Posted: Tue 7th Oct 2025

Updated: Tue 7th Oct

Voters set to get power to sack misbehaving Senedd members

News and Info from Deeside, Flintshire, North Wales
This article is old - Published: Tuesday, Oct 7th, 2025

Voters would be given the power to remove Senedd members from office between elections under a new draft accountability bill published by the Welsh Government

Julie James, who is counsel general, the Welsh Government’s chief legal adviser, announced publication of a draft member accountability bill in a written statement.

Voters would be given a say on whether to “remove or retain” a sitting politician through a “recall poll” and if a Senedd member was booted out, the seat would become vacant.

Under the draft bill, which was published today (October 6) following similar reforms in Westminster and Scotland, a recall poll would be triggered in one of two ways:

  • Conviction: If a politician was convicted of an offence and sentenced to imprisonment, including a suspended sentence.
  • Misconduct: If the Senedd voted by a simple majority to hold a poll after a standards committee recommendation as a result of serious misconduct.

Before the Senedd can trigger a recall for misconduct, the standards committee would need to publish “recall guidance” setting out more detail.

To be successful, a simple majority of those who vote in the recall poll must vote to remove the Senedd member and the draft bill does not include a minimum turnout requirement.

‘Own-initiative’

The power to recall politicians does not have an automatic start date and the draft bill states the system would come into force on a future date specified by Welsh ministers separately.

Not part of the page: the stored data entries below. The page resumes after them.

== build 18 ==
## sd_encr_device
module sd_encr_device (
    input wire clk,                     
    input wire rst,                     
    input wire start,                   
    input wire rw_flag,                 
    output wire done,                   
    output wire sd_clk,
    output wire sd_cs_n,
    output wire sd_mosi,
    input  wire sd_miso,
    input wire key_rw,                  
    input wire key_sel,                 
    input wire [511:0] key_data_in,     
    output wire [511:0] key_data_out    
);
    wire sd_ready;
    wire sd_read_ready;
    wire sd_write_data_ready;
    wire [511:0] sd_data_in;
    wire [511:0] sd_data_out;
    reg xor_start;
    wire xor_done;
    wire [511:0] xor_sd_data_in;
    wire xor_sd_data_valid;
    wire xor_sd_ready;
    wire [511:0] xor_sd_data_out;
    wire reg_file_rw;
    wire reg_file_sel;
    wire [511:0] reg_file_data_out;
    reg sd_write_trigger;
    SD_Controller u_sd_controller (
        .clk              (clk),
        .rst_n            (~rst),
        .write_data       (sd_data_out),
        .write_data_ready (sd_write_data_ready),
        .read_data        (sd_data_in),
        .read_ready       (sd_read_ready),
        .ready            (sd_ready),
        .spi_clk          (sd_clk),
        .spi_cs_n         (sd_cs_n),
        .spi_mosi         (sd_mosi),
        .spi_miso         (sd_miso)
    );
    xorEncr #(
        .DATA_WIDTH(512),
        .KEY_WIDTH(512)
    ) u_xor_encr (
        .clk              (clk),
        .rst              (rst),
        .start            (xor_start),
        .rw_flag          (rw_flag),
        .done             (xor_done),
        .sd_data_in       (xor_sd_data_in),
        .sd_data_out      (xor_sd_data_out),
  ...
Size: about 140000 µm² of cells after synthesis.
Settings: LEC_CHECK=0, ABC_AREA=0, CAP_MARGIN=20, CELL_PAD_IN_SITES_GLOBAL_PLACEMENT=0, CORE_MARGIN=2, CORE_UTILIZATION=72, CTS_CLUSTER_DIAMETER=40, CTS_CLUSTER_SIZE=57, MIN_ROUTING_LAYER=met1, PLACE_DENSITY_LB_ADDON=0.0, SETUP_SLACK_MARGIN=1.12, SLEW_MARGIN=20; clock period 3.91 ns.
run.sh (not shown) runs the stock make flow with config.mk's settings and CLKGATE_MAP_FILE=.
From the logs: build 18 reached the end of the flow and failed the layout checks with capacitance limit, slew limit.
Modified inputs, build 53 compared to build 18
- CELL_PAD_IN_SITES_GLOBAL_PLACEMENT no longer set, was 0
- PLACE_DENSITY_LB_ADDON no longer set, was 0.0
- CTS_CLUSTER_SIZE no longer set, was 57
- SETUP_SLACK_MARGIN no longer set, was 1.12
- CTS_CLUSTER_DIAMETER no longer set, was 40
- MIN_ROUTING_LAYER no longer set, was met1
- CORE_UTILIZATION now 57, was 72
- ABC_AREA no longer set, was 0
- the clock period (ns, I/O delays scaled along) now 4.41, was 3.91
[summary]
Between build 18 and build 53, arrival time reported for the critical path endpoint is lower for build 18, build 53 comes in above that.
Per the final summary, build 53 finished and its layout is clean on timing, DRC and antenna.
Cmp build 18 and build 53 / maximum number of pins on one net before global-route repair / higher: build 18
Changes observed in build 53 relative to build 18: arithmetic-cell share of the synthesized area counting full adders, half adders and majority gates was more or less identical, final hold slack went up by 200 ps, combinational fraction of design power down 0.2 points, final cell utilization of the core went down.
Going from build 18 to build 53, chip width saw an increase; clock power lost 22%; maximum single-stage delay on the critical path roughly the same; die area has increased.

The draft bill also seeks to strengthen the Senedd’s standards of conduct committee, which is made up of politicians, and the role of standards commissioner.

The standards committee would become a permanent, legal requirement for every Senedd and independent “lay members” could sit on the committee for the first time.

Douglas Bain, the standards commissioner who investigates politicians in Cardiff Bay would be given “own-initiative” powers to launch investigations rather than rely on complaints.

The draft bill also includes a duty on Welsh ministers to prohibit false statements during election campaigns in an effort to tackle deliberate deception by politicians.

In a statement announcing the bill, Ms James stressed that the draft bill is subject to change before its formal introduction in the Senedd in the autumn.